Background: Success of human pancreatic islet isolation depends largely on the techniques used during pancreas procurement and the quality of the gland. Warm ischemia of the pancreas of any duration during organ procurement may be detrimental to subsequent islet yield and functional viability of the islets. The aim of this study was to correlate pancreas procurement technique with the core temperature within the pancreas during in situ procurement to the recovery and in vitro function of isolated human islets.
Methods: Alternative pancreata were recovered from human cadaveric organ donors with needle-point myocardial temperature probes placed within the body of the pancreas. After vascular flushing with University of Wisconsin organ preservation solution, the first group of human pancreata were removed after standard liver and kidney procurement followed by in situ dissection of the pancreas. The second group of pancreata were removed using a similar protocol, except that the lesser sac was opened (and the spleen was mobilized to the midline) rapidly at the time of aortic cross-clamp. An additional 3-4 L of ice slush solution was placed behind and in front of the pancreas and replenished throughout the procurement process for the liver and kidneys. Immediately after recovery, in both groups, the pancreas was placed in cold University of Wisconsin solution and transported to the islet isolation laboratory for processing. Islets were isolated using a standard protocol of Liberase perfusion via the duct, gentle mechanical dissociation, and Ficoll purification.

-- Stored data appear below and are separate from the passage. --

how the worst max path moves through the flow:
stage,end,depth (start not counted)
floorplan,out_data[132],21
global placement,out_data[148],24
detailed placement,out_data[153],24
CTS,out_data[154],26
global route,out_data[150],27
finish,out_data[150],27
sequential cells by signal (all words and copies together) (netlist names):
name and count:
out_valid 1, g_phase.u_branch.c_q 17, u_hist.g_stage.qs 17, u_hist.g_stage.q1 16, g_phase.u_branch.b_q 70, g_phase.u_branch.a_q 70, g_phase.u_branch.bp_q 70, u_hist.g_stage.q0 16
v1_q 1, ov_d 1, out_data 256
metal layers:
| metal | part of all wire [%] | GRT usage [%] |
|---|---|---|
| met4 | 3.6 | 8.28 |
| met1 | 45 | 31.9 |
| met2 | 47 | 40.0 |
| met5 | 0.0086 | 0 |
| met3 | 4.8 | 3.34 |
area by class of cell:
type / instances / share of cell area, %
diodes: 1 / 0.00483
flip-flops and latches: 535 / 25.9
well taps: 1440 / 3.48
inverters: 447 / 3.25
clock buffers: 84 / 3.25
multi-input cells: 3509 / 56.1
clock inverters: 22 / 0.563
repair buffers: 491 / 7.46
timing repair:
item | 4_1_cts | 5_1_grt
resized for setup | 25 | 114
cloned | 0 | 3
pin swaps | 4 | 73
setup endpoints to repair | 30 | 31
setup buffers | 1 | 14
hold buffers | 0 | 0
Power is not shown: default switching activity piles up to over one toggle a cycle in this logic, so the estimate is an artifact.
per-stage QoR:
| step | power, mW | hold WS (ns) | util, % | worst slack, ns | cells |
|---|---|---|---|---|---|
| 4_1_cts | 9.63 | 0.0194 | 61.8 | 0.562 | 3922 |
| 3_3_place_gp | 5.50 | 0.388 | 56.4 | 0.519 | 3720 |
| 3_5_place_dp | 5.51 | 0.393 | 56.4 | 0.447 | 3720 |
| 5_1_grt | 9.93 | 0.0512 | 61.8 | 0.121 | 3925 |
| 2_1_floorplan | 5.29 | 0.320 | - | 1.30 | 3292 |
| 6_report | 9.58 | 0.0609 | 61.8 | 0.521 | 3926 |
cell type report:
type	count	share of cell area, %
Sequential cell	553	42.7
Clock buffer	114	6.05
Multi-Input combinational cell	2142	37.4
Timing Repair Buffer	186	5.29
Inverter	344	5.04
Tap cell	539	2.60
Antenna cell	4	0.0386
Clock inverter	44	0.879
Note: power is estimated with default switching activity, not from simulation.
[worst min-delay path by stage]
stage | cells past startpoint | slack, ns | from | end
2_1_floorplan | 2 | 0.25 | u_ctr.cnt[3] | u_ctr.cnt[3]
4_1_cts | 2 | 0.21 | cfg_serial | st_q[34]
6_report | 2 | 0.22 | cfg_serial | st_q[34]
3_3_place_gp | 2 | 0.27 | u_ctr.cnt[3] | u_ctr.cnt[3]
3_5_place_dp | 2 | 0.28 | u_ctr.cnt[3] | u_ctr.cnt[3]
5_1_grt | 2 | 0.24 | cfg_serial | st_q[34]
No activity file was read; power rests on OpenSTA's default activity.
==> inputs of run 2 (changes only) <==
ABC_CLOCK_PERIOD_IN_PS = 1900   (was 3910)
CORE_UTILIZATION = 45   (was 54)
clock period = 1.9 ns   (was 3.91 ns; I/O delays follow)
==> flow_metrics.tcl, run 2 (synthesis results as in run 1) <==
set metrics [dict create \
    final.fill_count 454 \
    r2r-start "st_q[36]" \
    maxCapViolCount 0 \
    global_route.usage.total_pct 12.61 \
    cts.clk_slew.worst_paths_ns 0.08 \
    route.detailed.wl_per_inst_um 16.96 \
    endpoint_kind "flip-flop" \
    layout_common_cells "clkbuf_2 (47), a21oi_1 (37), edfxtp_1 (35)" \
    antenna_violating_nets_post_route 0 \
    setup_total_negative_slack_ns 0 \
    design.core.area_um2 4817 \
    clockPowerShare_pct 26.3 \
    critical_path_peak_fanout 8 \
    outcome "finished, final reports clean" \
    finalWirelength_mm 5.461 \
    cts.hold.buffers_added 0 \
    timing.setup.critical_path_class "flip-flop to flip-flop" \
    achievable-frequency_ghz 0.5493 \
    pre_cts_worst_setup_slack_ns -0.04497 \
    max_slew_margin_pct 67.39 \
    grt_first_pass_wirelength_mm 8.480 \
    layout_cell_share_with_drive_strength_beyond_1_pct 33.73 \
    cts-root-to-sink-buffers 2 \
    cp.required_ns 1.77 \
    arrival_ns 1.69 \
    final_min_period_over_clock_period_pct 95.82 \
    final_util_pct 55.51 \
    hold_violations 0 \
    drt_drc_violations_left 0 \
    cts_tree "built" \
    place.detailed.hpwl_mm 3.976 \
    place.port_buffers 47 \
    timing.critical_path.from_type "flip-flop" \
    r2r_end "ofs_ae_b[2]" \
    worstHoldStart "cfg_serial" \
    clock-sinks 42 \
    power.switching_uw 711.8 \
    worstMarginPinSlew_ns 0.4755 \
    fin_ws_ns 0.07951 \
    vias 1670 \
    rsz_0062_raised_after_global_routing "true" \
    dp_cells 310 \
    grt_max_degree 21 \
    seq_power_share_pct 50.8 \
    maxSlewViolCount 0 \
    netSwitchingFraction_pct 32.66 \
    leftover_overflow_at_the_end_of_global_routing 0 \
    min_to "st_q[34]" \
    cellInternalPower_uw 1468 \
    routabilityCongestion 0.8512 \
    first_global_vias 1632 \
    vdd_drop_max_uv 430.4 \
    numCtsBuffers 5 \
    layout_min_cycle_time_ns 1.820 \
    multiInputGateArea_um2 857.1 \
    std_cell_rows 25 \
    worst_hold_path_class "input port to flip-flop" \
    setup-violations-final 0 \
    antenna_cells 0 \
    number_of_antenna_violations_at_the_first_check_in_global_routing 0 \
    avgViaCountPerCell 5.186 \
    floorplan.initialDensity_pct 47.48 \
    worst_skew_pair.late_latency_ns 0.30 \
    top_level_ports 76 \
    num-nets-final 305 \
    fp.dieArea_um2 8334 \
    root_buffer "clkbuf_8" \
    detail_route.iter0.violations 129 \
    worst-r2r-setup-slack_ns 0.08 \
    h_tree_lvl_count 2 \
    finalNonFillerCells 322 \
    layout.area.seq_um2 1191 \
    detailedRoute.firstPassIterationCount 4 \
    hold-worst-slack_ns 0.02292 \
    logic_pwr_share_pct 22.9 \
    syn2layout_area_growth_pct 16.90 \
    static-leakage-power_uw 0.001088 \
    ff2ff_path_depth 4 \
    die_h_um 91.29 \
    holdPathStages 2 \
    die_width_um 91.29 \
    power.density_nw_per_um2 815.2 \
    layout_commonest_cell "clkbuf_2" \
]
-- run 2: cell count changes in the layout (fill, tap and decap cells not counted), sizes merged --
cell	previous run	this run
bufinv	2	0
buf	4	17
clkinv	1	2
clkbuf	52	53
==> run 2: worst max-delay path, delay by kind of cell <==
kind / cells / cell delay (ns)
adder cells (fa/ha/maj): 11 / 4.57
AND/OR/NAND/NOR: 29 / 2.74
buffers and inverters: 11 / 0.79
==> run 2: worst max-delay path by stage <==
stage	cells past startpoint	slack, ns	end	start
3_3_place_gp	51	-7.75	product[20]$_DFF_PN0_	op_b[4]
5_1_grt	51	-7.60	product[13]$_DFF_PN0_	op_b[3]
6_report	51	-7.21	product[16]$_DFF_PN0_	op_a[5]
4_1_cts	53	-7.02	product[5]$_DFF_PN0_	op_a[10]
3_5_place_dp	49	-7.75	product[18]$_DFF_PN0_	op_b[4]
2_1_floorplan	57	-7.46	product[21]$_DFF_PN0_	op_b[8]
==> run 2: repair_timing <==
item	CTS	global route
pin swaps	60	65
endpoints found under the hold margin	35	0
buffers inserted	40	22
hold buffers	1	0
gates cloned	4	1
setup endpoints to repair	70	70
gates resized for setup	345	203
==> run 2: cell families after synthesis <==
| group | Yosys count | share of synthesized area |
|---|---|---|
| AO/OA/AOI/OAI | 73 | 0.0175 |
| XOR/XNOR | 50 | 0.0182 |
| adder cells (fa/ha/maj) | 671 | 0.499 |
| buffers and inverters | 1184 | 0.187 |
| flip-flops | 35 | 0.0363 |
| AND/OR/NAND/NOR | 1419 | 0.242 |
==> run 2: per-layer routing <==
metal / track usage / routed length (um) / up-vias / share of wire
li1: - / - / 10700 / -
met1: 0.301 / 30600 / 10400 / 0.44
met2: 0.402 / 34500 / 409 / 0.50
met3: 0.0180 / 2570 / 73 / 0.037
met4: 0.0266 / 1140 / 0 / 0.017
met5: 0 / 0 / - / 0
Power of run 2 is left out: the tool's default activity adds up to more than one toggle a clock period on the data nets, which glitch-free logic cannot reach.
$ cat src/rtl/atan2_rule_table.sv
module atan2_rule_table
    import atan2_sv_pkg::*;
(
    input  logic [FP_W-1:0] y,
    input  logic [FP_W-1:0] x,
    input  opnd_info_t      yi,
    input  opnd_info_t      xi,
    output verdict_t        vd
);
    localparam logic [FP_W-1:0] QUIET_MASK = FP_W'(1) << QBIT;

    logic ys;

    always_comb begin
        ys         = yi.sign;
        vd         = '0;
        vd.bypass  = 1'b1;
        vd.invalid = (xi.cls == CLS_SNAN) || (yi.cls == CLS_SNAN);
        if (cls_is_nan(xi.cls)) begin
            vd.res = x | QUIET_MASK;
        end else if (cls_is_nan(yi.cls)) begin
            vd.res = y | QUIET_MASK;
        end else if (xi.cls == CLS_INF && !xi.sign) begin
            vd.res = (yi.cls == CLS_INF) ? {ys, MAG_PI_4} : {ys, 31'b0};
        end else if (xi.cls == CLS_INF) begin
            vd.res = (yi.cls == CLS_INF) ? {ys, MAG_3PI_4} : {ys, MAG_PI};
        end else if (yi.cls == CLS_INF) begin
            vd.res = {ys, MAG_PI_2};
        end else if (xi.cls == CLS_ZERO && yi.cls != CLS_ZERO) begin
            vd.res = {ys, MAG_PI_2};
        end else if (yi.cls == CLS_ZERO) begin
            vd.res = xi.sign ? {ys, MAG_PI} : {ys, 31'b0};
        end else begin
            vd.bypass  = 1'b0;
            vd.general = 1'b1;
        end
    end
endmodule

Results: The absence of in situ ice-chilling of the entire pancreas during liver and kidney procurement caused the core pancreas temperature to rise to a peak of 18.2 degrees C; but when the pancreas was surrounded and replenished with iced saline slush, the core pancreas temperature was maintained at approximately 4 degrees C. The lower pancreas temperature correlated with a significantly higher recovery of islets in the group of pancreata surrounded with iced saline (223+/-35x10(3) IE vs. 103+/-26x10(3) IE; mean +/- SEM). Functional ability of the islets was also significantly improved in glucose static incubation, with a stimulation index of 4.4+/-0.3 in the iced-saline pancreas group versus 3.0+/-0.4 in the standard procurement group (P<0.05, paired t test).

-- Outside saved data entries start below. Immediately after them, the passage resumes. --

### src/rtl/vcw_pkg.sv
package vcw_pkg;
  typedef enum logic [1:0] {OP_CMD, OP_EN, OP_DIS} op_t;

  localparam logic [7:0] OFS_RUN    = 8'h00;
  localparam logic [7:0] OFS_MOTOR  = 8'h04;
  localparam logic [7:0] OFS_PERIOD = 8'h08;
  localparam logic [7:0] OFS_VX     = 8'h0C;
  localparam logic [7:0] OFS_MODE   = 8'h1C;
  localparam logic [1:0] RESP_OKAY  = 2'b00;
endpackage

### src/rtl/vcw_sat.sv
module vcw_sat #(
  parameter int LANES    = 4,
  parameter int IN_W     = 24,
  parameter int IN_FRAC  = 16,
  parameter int OUT_W    = 16,
  parameter int OUT_FRAC = 12
) (
  input  logic [LANES-1:0][IN_W-1:0]  raw,
  output logic [LANES-1:0][OUT_W-1:0] conv
);
  localparam int SH = IN_FRAC - OUT_FRAC;
  localparam int MW = IN_W - SH;
  localparam logic signed [MW-1:0] HI = MW'((1 << (OUT_W - 1)) - 1);
  localparam logic signed [MW-1:0] LO = -HI - MW'(1);

  for (genvar g = 0; g < LANES; g++) begin : g_lane
    logic signed [MW-1:0] trunc;
    // dropping low fraction bits of two's complement floors toward -inf
    assign trunc = raw[g][IN_W-1:SH];
    always_comb begin
      if (trunc > HI)      conv[g] = HI[OUT_W-1:0];
      else if (trunc < LO) conv[g] = LO[OUT_W-1:0];
      else                 conv[g] = trunc[OUT_W-1:0];
    end
  end
endmodule

### src/rtl/vcw_axi_wr.sv
module vcw_axi_wr #(
  parameter int ADDR_W = 8,
  parameter int DATA_W = 32
) (
  input  logic              clk,
  input  logic              rst_n,
  input  logic              go,
  input  logic [ADDR_W-1:0] addr,
  input  logic [DATA_W-1:0] data,
  output logic              idle,
  output logic              done,
  output logic [1:0]        resp,
  output logic [ADDR_W-1:0] awaddr,
  output logic              awvalid,
  input  logic              awready,
  output logic [DATA_W-1:0] wdata,
  output logic [DATA_W/8-1:0] wstrb,
  output logic              wvalid,
  input  logic              wready,
  input  logic [1:0]        bresp,
  input  logic              bvalid,
  output logic              bready
);
  typedef enum logic [1:0] {E_IDLE, E_ADDR, E_RESP} est_t;
  est_t st;
  logic aw_done, w_done, aw_nxt, w_nxt;

  assign awvalid = (st == E_ADDR) && !aw_done;
  assign wvalid  = (st == E_ADDR) && !w_done;
  assign wstrb   = '1;
  assign bready  = (st == E_RESP);
  assign idle    = (st == E_IDLE);
  assign done    = bvalid && bready;
  assign resp    = bresp;

  always_comb begin
    aw_nxt = aw_done || (awvalid && awready);
    w_nxt  = w_done  || (wvalid && wready);
  end

  always_ff @(posedge clk) begin
    if (!rst_n) begin
      st      <= E_IDLE;
      aw_done <= 1'b0;
      w_done  <= 1'b0;
      awaddr  <= '0;
      wdata   <= '0;
    end else begin
      case (st)
        E_IDLE: if (go) begin
          awaddr  <= addr;
          wdata   <= data;
          aw_done <= 1'b0;
          w_done  <= 1'b0;
          st      <= E_ADDR;
        end
        E_ADDR: begin
          aw_done <= aw_nxt;
          w_done  <= w_nxt;
          if (aw_nxt && w_nxt) st <= E_RESP;
        end
        default: if (bvalid) st <= E_IDLE;
      endcase
    end
  end
endmodule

Conclusions: Procurement technique and the maintenance of a low temperature of the pancreas are critical to subsequent islet recovery and function. Maintaining a low pancreas temperature during procurement through the addition and replenishment of iced saline slush surrounding the anterior and posterior aspects of the pancreas greatly improves islet yield and functional viability of the isolated islets and is essential for success in clinical islet transplantation.